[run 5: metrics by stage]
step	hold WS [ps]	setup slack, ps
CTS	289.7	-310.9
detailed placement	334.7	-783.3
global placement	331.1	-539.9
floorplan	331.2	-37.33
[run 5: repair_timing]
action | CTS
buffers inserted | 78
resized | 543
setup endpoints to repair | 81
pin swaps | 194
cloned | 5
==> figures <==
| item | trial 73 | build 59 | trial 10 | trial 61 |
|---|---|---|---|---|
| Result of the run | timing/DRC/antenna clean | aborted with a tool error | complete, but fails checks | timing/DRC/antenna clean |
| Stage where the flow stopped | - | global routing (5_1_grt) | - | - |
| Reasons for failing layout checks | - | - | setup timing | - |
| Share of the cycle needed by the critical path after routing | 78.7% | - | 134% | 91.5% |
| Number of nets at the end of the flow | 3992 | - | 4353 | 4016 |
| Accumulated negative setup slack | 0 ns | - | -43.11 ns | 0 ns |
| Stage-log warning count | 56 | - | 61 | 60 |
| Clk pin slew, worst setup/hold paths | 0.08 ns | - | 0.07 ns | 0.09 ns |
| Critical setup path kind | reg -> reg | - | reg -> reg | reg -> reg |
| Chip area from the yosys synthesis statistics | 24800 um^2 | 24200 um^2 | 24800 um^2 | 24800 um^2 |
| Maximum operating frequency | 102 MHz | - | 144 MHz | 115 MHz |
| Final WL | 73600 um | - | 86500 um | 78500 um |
==> run C: inputs <==
==> flow/design.v (excerpt) <==
module CPUSystem(Clock, Reset, T, Mem_Address, Mem_WData, Mem_RData, Mem_Read, Mem_Write);
clock: 5.11 ns
lec_check: 0
abc_area: 1
cap_margin: 10
cell_pad_in_sites_detail_placement: 0
cell_pad_in_sites_global_placement: 0
core_aspect_ratio: 0.92
core_margin: 2
core_utilization: 72
cts_cluster_diameter: 231
gpl_routability_driven: 1
max_routing_layer: met5
min_routing_layer: met1
place_density: 0.37
setup_slack_margin: -0.06
slew_margin: 30
run.sh (not shown) runs the stock make flow with config.mk's settings and CLKGATE_MAP_FILE=.
==> run M (differences from run C) <==
==> flow/config.mk (replaced) <==
export PLATFORM = sky130hd
export DESIGN_NAME = CPUSystem
export DESIGN_NICKNAME = CPUSystem
export VERILOG_FILES = /design/flow/design.v
export SDC_FILE = /design/flow/constraint.sdc
export NUM_CORES = 4
export LEC_CHECK = 0
export ABC_AREA = 1
export CAP_MARGIN = 10
export CELL_PAD_IN_SITES_DETAIL_PLACEMENT = 0
export CELL_PAD_IN_SITES_GLOBAL_PLACEMENT = 0
export CORE_ASPECT_RATIO = 0.82
export CORE_MARGIN = 2
export CORE_UTILIZATION = 30
export GPL_ROUTABILITY_DRIVEN = 1
export MAX_ROUTING_LAYER = met5
export MIN_ROUTING_LAYER = met2
export PLACE_DENSITY_LB_ADDON = 0.24
export SETUP_SLACK_MARGIN = 1.47
export SLEW_MARGIN = 30
==> flow/constraint.sdc (replaced) <==
create_clock -name core_clock -period 5.62 [get_ports {Clock}]
set_input_delay 1.1240 -clock core_clock [delete_from_list [all_inputs] [get_ports {Clock}]]
set_output_delay 1.1240 -clock core_clock [all_outputs]
set_load 0.01 [all_outputs]
==> run A (differences from run C) <==
==> flow/config.mk (replaced) <==
export PLATFORM = sky130hd
export DESIGN_NAME = CPUSystem
export DESIGN_NICKNAME = CPUSystem
export VERILOG_FILES = /design/flow/design.v
export SDC_FILE = /design/flow/constraint.sdc
export NUM_CORES = 4
export LEC_CHECK = 0
export ABC_AREA = 1
export CAP_MARGIN = 0
export CORE_MARGIN = 2
export CORE_UTILIZATION = 72
export CTS_CLUSTER_DIAMETER = 172
export CTS_CLUSTER_SIZE = 10
export SLEW_MARGIN = 20
==> flow/constraint.sdc (replaced) <==
create_clock -name core_clock -period 4.38 [get_ports {Clock}]
set_input_delay 0.8760 -clock core_clock [delete_from_list [all_inputs] [get_ports {Clock}]]
set_output_delay 0.8760 -clock core_clock [all_outputs]
set_load 0.01 [all_outputs]
==> results <==
item                                                                                    run A                    run M                        run C
Worst R2R End                                                                               -     q_MuxASel[1]$_DFF_P_  q_RF_ScrSel[3]$_SDFFE_PN1N_
Sequential cell area share                                                                  -                    16.1%                        17.8%
Insertion delay to the later sink of the worst-skew pair                                    -                  0.62 ns                      0.60 ns
Top layer reached by signal wires                                                           -                     met5                         met4
Result of the run                                                   aborted with a tool error  complete, no violations     finished with violations
Failing step                                                                   global routing                        -                            -
Violated checks                                                                             -                        -                 setup timing
Endpoint class of the critical path                                                         -              output port                  output port
Number of buffers other than clock buffers in the final layout                              -                      252                          161
Net count, final                                                                            -                     4487                         4390
Worst stage delay on the critical path                                                      -                  0.39 ns                      0.35 ns
Hold WS                                                                                     -                 0.462 ns                     0.468 ns
Hold/Removal Path Class                                                                     -                  reg2reg                      reg2reg
Cell with the biggest individual delay on the critical path                                 -                  dfxtp_4                      dfxtp_1
Count of maximum capacitance violations                                                     -                        0                            0
Non-Filler Cell Area, Final                                                                 -               29700 um^2                   26700 um^2
Clock buffer cells                                                                          -                       45                           35
Internal Dissipation                                                                        -                  5.88 mW                      5.97 mW
Startpoint type of the worst setup path                                                     -                     flop                         flop
Combinational gate area                                                                     -               17800 um^2                   16700 um^2
Layout multi-input combinational cell count                                                 -                     3251                         3251
Placed Instance Area                                                               27800 um^2               26400 um^2                   25300 um^2
Inserted Clock Buffers                                                                     27                       34                           28
Number of buffer and inverter instances along the worst setup path                          -                        4                            6
Number of tap cells inserted                                                                -                     1056                          429
Final core utilization                                                                      -                    37.1%                        80.5%
Clk tree area frac                                                                          -                    4.00%                        3.76%
Worst slack at placement                                                            -0.721 ns             -0.000787 ns                    0.0674 ns
== harbor ==
## desiredDrive_reg
module desiredDrive_reg(
    input clk, rst_n,
    input [11:0] avg_torque,
    input [4:0] cadence,
    input not_pedaling,
    input [12:0] incline,
    input [2:0] scale,
    output logic [11:0] target_curr
);
logic [11:0] avg_torque_r;
logic [4:0] cadence_r;
logic not_pedaling_r;
logic [12:0] incline_r;
logic [2:0] scale_r;
logic [11:0] target_curr_nxt;
always_ff @(posedge clk, negedge rst_n) begin
    if (!rst_n) begin
        avg_torque_r <= 12'h000;
        cadence_r <= 5'h00;
        not_pedaling_r <= 1'b0;
        incline_r <= 13'h0000;
        scale_r <= 3'h0;
    end
    else begin
        avg_torque_r <= avg_torque;
        cadence_r <= cadence;
        not_pedaling_r <= not_pedaling;
        incline_r <= incline;
        scale_r <= scale;
    end
end
desiredDrive iDD(.avg_torque(avg_torque_r), .cadence(cadence_r), .not_pedaling(not_pedaling_r),
  ...
Size in the first run: roughly 48 I/O pins, roughly 11,000 sq um of cells after synthesis.
==> flow/config.mk <==
export PLATFORM = sky130hd
export DESIGN_NAME = desiredDrive_reg
export DESIGN_NICKNAME = desiredDrive_reg
export VERILOG_FILES = /design/flow/design.v
export SDC_FILE = /design/flow/constraint.sdc
export NUM_CORES = 4
export LEC_CHECK = 0
export CAP_MARGIN = 20
export CORE_ASPECT_RATIO = 1.19
export CORE_MARGIN = 2
export CORE_UTILIZATION = 54
export HOLD_SLACK_MARGIN = 0.06
export SLEW_MARGIN = 20
==> flow/constraint.sdc <==
create_clock -name core_clock -period 13.0 [get_ports {clk}]
set_input_delay 2.6000 -clock core_clock [delete_from_list [all_inputs] [get_ports {clk}]]
set_output_delay 2.6000 -clock core_clock [all_outputs]
set_load 0.01 [all_outputs]
run.sh (not shown) runs the stock make flow with config.mk's settings and CLKGATE_MAP_FILE=.
Setup changes, harbor to lagoon
# harbor
export LEC_CHECK = 0
export CAP_MARGIN = 20
export CORE_ASPECT_RATIO = 1.19
export CORE_MARGIN = 2
export CORE_UTILIZATION = 54
export HOLD_SLACK_MARGIN = 0.06
export SLEW_MARGIN = 20
create_clock -name core_clock -period 13.0 [get_ports {clk}]
# lagoon
export LEC_CHECK = 0
export CAP_MARGIN = 20
export CORE_ASPECT_RATIO = 1.05
export CORE_MARGIN = 10
export CORE_UTILIZATION = 49
export CTS_CLUSTER_SIZE = 65
export HOLD_SLACK_MARGIN = 0.15
export MAX_ROUTING_LAYER = met4
export SETUP_SLACK_MARGIN = 0.85
export SLEW_MARGIN = 40
create_clock -name core_clock -period 13.0 [get_ports {clk}]
As of lagoon, via total after detailed routing had risen by a few percent compared to harbor.
Layout overhead on the synthesized area, lagoon and harbor: lower on harbor
Max area of all sequential standard cells across lagoon and harbor: lagoon
On lagoon: global-route met1 utilization is 7.0 points lower than what harbor gave.
Run comparison: lagoon worst setup path endpoint target_curr[7]$_DFF_PN0_; harbor worst setup path endpoint target_curr[9]$_DFF_PN0_
What pepper does differently from lagoon at the input level:
# lagoon
export LEC_CHECK = 0
export CAP_MARGIN = 20
export CORE_ASPECT_RATIO = 1.05
export CORE_MARGIN = 10
export CORE_UTILIZATION = 49
export CTS_CLUSTER_SIZE = 65
export HOLD_SLACK_MARGIN = 0.15
export MAX_ROUTING_LAYER = met4
export SETUP_SLACK_MARGIN = 0.85
export SLEW_MARGIN = 40
create_clock -name core_clock -period 13.0 [get_ports {clk}]
# pepper
export LEC_CHECK = 0
export CAP_MARGIN = 20
export CORE_ASPECT_RATIO = 1.18
export CORE_MARGIN = 2
export CORE_UTILIZATION = 31
export SETUP_SLACK_MARGIN = -1.0
export SLEW_MARGIN = 20
create_clock -name core_clock -period 13.0 [get_ports {clk}]
[summary]
Run comparison: lagoon master of the slowest instance on the critical path sky130_fd_sc_hd__fa_1; pepper master of the slowest instance on the critical path sky130_fd_sc_hd__nor2_1
pepper has cell count above what lagoon had.
For lagoon, the capturing instance or port of the critical path was target_curr[7]$_DFF_PN0_, unlike pepper, where it was target_curr[5]$_DFF_PN0_.
Compared to lagoon, pepper has final period utilization 7.3 points higher.
Compared with lagoon, in pepper transition time of the tightest slew-check pin went down 0.031 ns, row count grew by 19, fmax has decreased.
Total number of sequential cells of lagoon is on par with pepper.
P:
// RISC
module RISC (destinoWrWB,escribir,PCsrc,result,PCoutMEM,NReset,clk,alu_outMEM,WriteDataInMEM,datoMemOut,InstruccionIn,PCinIF,MemWriteInMEM);
  input [31:0] datoMemOut,InstruccionIn;
  input NReset,clk;
  output escribir,PCsrc,MemWriteInMEM;
  output [3:0] destinoWrWB;
  output [31:0] result,PCoutMEM,alu_outMEM,PCinIF,WriteDataInMEM;
  wire [31:0] InstruccionIn,PCoutIF,PCinIF;
  wire [31:0] InstruccionOut,inm_extID,PCinID,PCoutID;
  wire [3:0] destinoWrOutID;
  wire mbsID,negarID,jumpID,RegWriteoutID,MemtoRegID,MemWriteID,BranchID,ALUsrcID;
  wire [2:0] functID;
  wire [31:0] dato1EX,dato2EX,inm_extEX,PCinEX,PCoutEX,dataWrMemEX,alu_outEX;
  wire [3:0] destinoWrInEX,destinoWrOutEX;
  wire [2:0] functEX;
  wire RegWriteOutEX,RegWriteInEX,MemtoRegOutEX,MemtoRegInEX,MemWriteOutEX,MemWriteInEX,BranchOutEX,BranchInEX,ALUsrcEX,zeroEX,jumpEX,negarEX,mbsEX;
  wire BranchInMEM,jumpMEM,zeroMEM,MemWriteInMEM,MemWriteOutMEM,RegWriteInMEM,RegWriteOutMEM,MemtoRegInMEM,MemtoRegOutMEM;
  wire [3:0] destinoWrInMEM,destinoWrOutMEM;
  wire [31:0] datoMemOut,PCinMEM,WriteDataInMEM,alu_outWB1;
  wire [31:0] data_mem,alu_outWB2;
  wire [3:0] destinoWrInWB;
  wire RegWriteInWB,MemtoRegInWB;
  IF IF (
  .PCout(PCoutIF),
  .PCin(PCinIF));
  ID ID (
  .mbs(mbsID),
  .negar(negarID),
  .jump(jumpID),
  .dato1(dato1EX),
  .dato2(dato2EX),
  .destinoWrOut(destinoWrOutID),
  .inm_ext(inm_extID),
  .RegWriteout(RegWriteoutID),
  .MemtoReg(MemtoRegID),
  .MemWrite(MemWriteID),
  .Branch(BranchID),
  .ALUsrc(ALUsrcID),
  .funct(functID),
  .PCout(PCoutID),
  .Instruccion(InstruccionOut),
  .PCin(PCinID),
  .RegWritein(escribir),
  .dataWr(result),
  .destinoWrIn(destinoWrWB),
  .rst(NReset),
  .clk(clk));
  ...
Size: roughly 8,800 cells after synthesis, ~1,400 flip-flops, roughly 72,000 um^2 of cells after synthesis.
clock: 5.16 ns
lec_check: 0
abc_area: 1
cap_margin: 30
cell_pad_in_sites_detail_placement: 0
core_aspect_ratio: 0.57
core_margin: 2
core_utilization: 46
cts_cluster_diameter: 224
gpl_routability_driven: 0
max_routing_layer: met5
min_routing_layer: met1
place_density_lb_addon: 0.08
setup_slack_margin: 1.19
slew_margin: 0
run.sh (not shown) runs the stock make flow with config.mk's settings and CLKGATE_MAP_FILE=.
P was carried through to the last stage, and its layout satisfied the timing, DRC and antenna checks.
The inputs of Q differ from those of P as listed below.
Settings: a change of CORE_UTILIZATION from 46 to 52; a deleted MAX_ROUTING_LAYER that had been met5; a change of CAP_MARGIN from 30 to 20; a deleted SETUP_SLACK_MARGIN that had been 1.19; a deleted CORE_ASPECT_RATIO that had been 0.57; a deleted MIN_ROUTING_LAYER that had been met1; a deleted GPL_ROUTABILITY_DRIVEN that had been 0; a deleted PLACE_DENSITY_LB_ADDON that had been 0.08; a deleted ABC_AREA that had been 1; a deleted CELL_PAD_IN_SITES_DETAIL_PLACEMENT that had been 0; a deleted CTS_CLUSTER_DIAMETER that had been 224; a change of SLEW_MARGIN from 0 to 20; a change of the clock period (ns, I/O delays scaled along) from 5.16 to 3.79.
Findings:
- Nothing crashed in Q and all stages finished; the problem is that the final layout failed, the offending checks being negative setup slack.
- Going from P to Q, endpoint arrival time on the critical path moved up; cell count moved down.
- Comparing buffer count from post-CTS setup fixing for P and Q, the smaller number came from P.
- Q vs P — setup slack dropped 2.04 ns.
- Q vs P: total power up
- Looking at xor and xnor fraction of the mapped netlist area across P and Q, the one that comes out lower is P.
- Against P, maximum frequency in Q came out worse.
## Diff of input files: R against Q
Settings: putting SETUP_SLACK_MARGIN at 1.14 where nothing was set; swapping 52 for 71 in CORE_UTILIZATION; putting CTS_CLUSTER_DIAMETER at 360 where nothing was set; putting ABC_AREA at 1 where nothing was set; swapping 3.79 for 4.94 in the clock period (ns, I/O delays scaled along).
--- outcome ---
R finished end to end and its layout was clean on timing, DRC and antenna. NOTE per-cell via count in the routed design Q->R increased by more than 10%. Looking at actual transition at the worst max-transition pin, R sits 0.059 ns above Q. Compared with Q, R shows adder-cell area share of the yosys netlist lower by 0.24 points.
diff inputs: R => S
Settings: CORE_UTILIZATION: 71 -> 72; CTS_CLUSTER_SIZE: unset -> 44; ABC_AREA: 1 -> unset; SETUP_SLACK_MARGIN: 1.14 -> unset; TNS_END_PERCENT: unset -> 5; CTS_CLUSTER_DIAMETER: 360 -> unset; PLACE_DENSITY: unset -> 0.65; the clock period (ns, I/O delays scaled along): 4.94 -> 3.7.
==> comparison <==
To summarise S: no stage aborted, but the layout did not pass its checks, failing on negative setup slack. S has less setup slack than R. S and R ended up with roughly the same number of max-capacitance violations reported. Re relative contribution of the clock network to total power: S is 4.6 points down on R. Between S and R, the combinational share of power is higher for S.
Modified inputs, T compared to S
Settings: swapping 72 for 71 in CORE_UTILIZATION; clearing PLACE_DENSITY, which used to be 0.65; clearing CTS_CLUSTER_SIZE, which used to be 44; putting ABC_AREA at 1 where nothing was set; clearing TNS_END_PERCENT, which used to be 5; swapping 3.7 for 4.94 in the clock period (ns, I/O delays scaled along).
Notes after the runs:
- T finished end to end and its layout was clean on timing, DRC and antenna.
- Taking S over T, the overall chip area ratio works out to 0.910.
- Comparing T and S, area growth from synthesis to final layout is higher on S.
- Taking S as 1.0, T lands at 0.66 on overall power after layout.
- Going from S to T, cell depth of the worst flop-to-flop path grew by more than 10%.
- Taking S as 1.0, T lands at 1.18 on number of global-route vias before repair.
- Cell count on T is up relative to S.

========
## v20
Starting RTL as in the previous note.
Settings: LEC_CHECK=0, ABC_AREA=1, CAP_MARGIN=20, CORE_MARGIN=2, CORE_UTILIZATION=72, CTS_CLUSTER_DIAMETER=236, CTS_CLUSTER_SIZE=15, HOLD_SLACK_MARGIN=-0.09, PLACE_DENSITY=0.37, SLEW_MARGIN=20, TNS_END_PERCENT=5; clock period 6.76 ns.
Input-level comparison between v31 and v20:
Settings: removing TNS_END_PERCENT (formerly 5); changing CTS_CLUSTER_DIAMETER from 236 to 160; removing CTS_CLUSTER_SIZE (formerly 15); removing HOLD_SLACK_MARGIN (formerly -0.09); removing PLACE_DENSITY (formerly 0.37); changing the clock period (ns, I/O delays scaled along) from 6.76 to 3.91.
==> comparison <==
- Run status, v31: aborted in global routing (5_1_grt), error ODB-0269
- v31 vs. v20: horizontal die dimension held; post-CTS resize count went up by 70; number of instances in the placed design now sits higher.
- Delta (v31 minus v20): number of buffers on the longest clock path neither gained nor lost much, number of unique standard cell types used by synthesis saw little to no change, placed instance area picked up an extra 3.6%, post-CTS setup-driven buffer insertion count up 14.
- Number of buffers created by CTS, v31 and v20, higher one = v31.
- Number of hold buffers added after CTS up 1 in v31 wrt v20
- The die area of v20 and that of v31 are within noise of each other.
What v48 does differently from v31 at the input level:
Settings: PLACE_DENSITY: unset -> 0.4; CTS_CLUSTER_DIAMETER: 160 -> 397; the clock period (ns, I/O delays scaled along): 3.91 -> 3.79.
--- outcome ---
Against v31, v48 reports a number of buffers added by the clock tree synthesis step that is lower. On aoi/oai-family share of the synthesized area, v31 tracks v48 almost exactly. Compared with v31, in v48 placed wire-length estimate after detailed placement went down by about 6%; number of cells upsized or downsized after cts went down by about 9%; number of placement rows was more or less identical; total cell area reported by yosys after synthesis was more or less identical. Comparing v48 and v31, the lower count of buffers added by post-CTS timing repair for setup is on v48. Any difference in synthesized cell count between v31 and v48 is small enough to ignore. Finished, but not clean: v48, with setup timing. Comparing v48 and v31, worst setup slack after placement is lower on v48. Weighted congestion at the end of routability-driven global placement ended up 0.53% lower on v48 than on v31.
--- input diff v48..v57 ---
Settings: removing PLACE_DENSITY (formerly 0.4); removing CTS_CLUSTER_DIAMETER (formerly 397); changing CORE_UTILIZATION from 72 to 40; removing ABC_AREA (formerly 1); changing the clock period (ns, I/O delays scaled along) from 3.79 to 6.66.
==> results <==
Compared with v48, in v57 final area now sits lower; count of instances resized after the clock tree is built now sits lower; fraction of the mapped netlist area in simple logic gates now sits lower; shortest period the worst path allows now sits higher. Changes observed in v57 relative to v48: area fraction in mux cells climbed 10 points; die area climbed 65%; clock network fraction of total power dropped 0.4 points; worst hold margin barely changed. | total iterations of the first detailed-routing run | higher: v48 |. In v57 the arrival time reported for the critical path endpoint turned out 1.87 ns higher than in v48. The final layout from v57, which completed every stage, passed the timing, DRC and antenna checks at the end of the flow.
Input changes introduced in v3 (baseline for comparison: v57):
Settings: changing the clock period (ns, I/O delays scaled along) from 6.66 to 10.2.
==> results <==
The non-clock buffer count of v3 is lower than that of v57. Between v3 and v57, the data-path buffer share of cell area in the final layout is higher for v57. Wire length of the first global-routing pass shrinks slightly when moving from v57 to v3. Of v3 and v57, the run reporting the lower setup slack was v57. v57 was larger in final cell area than v3. Higher sum of internal, switching and leakage power was reported by v57, not v3. Going from v57 to v3, final cell count without fillers about even; via count about even; cell area power density fell 35%.
Inputs modified between v3 and v58:
Settings: swapping 20 for 10 in CAP_MARGIN; swapping 2 for 3 in CORE_MARGIN; putting CTS_CLUSTER_DIAMETER at 101 where nothing was set; swapping 10.2 for 8.0 in the clock period (ns, I/O delays scaled along).
## What came out
Looking at switching power across both flows, v58 is the weaker of the two, with v3 ahead. On highest attainable clock frequency: between v3 and v58, it ends up higher for v58. Looking at average via count per standard cell across v3 and v58, the one that comes out higher is v58. Looking only at register share of the cell area, and setting everything else aside, the lower value of v3 and v58 goes to v58. In v58, the power consumption came out 29% above the value in v3. Global-route usage for v58 is higher than for v3.
Power figures rest on the tool's default switching activity, not on a simulated workload.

■ Problem details
What do the lines above say from the one containing "Input-level comparison between" down to the one containing "- Run status, v31: aborted"? Return them exactly, both end lines included, and only them.

■ Exercise output
Input-level comparison between v31 and v20:
Settings: removing TNS_END_PERCENT (formerly 5); changing CTS_CLUSTER_DIAMETER from 236 to 160; removing CTS_CLUSTER_SIZE (formerly 15); removing HOLD_SLACK_MARGIN (formerly -0.09); removing PLACE_DENSITY (formerly 0.37); changing the clock period (ns, I/O delays scaled along) from 6.76 to 3.91.
==> comparison <==
- Run status, v31: aborted in global routing (5_1_grt), error ODB-0269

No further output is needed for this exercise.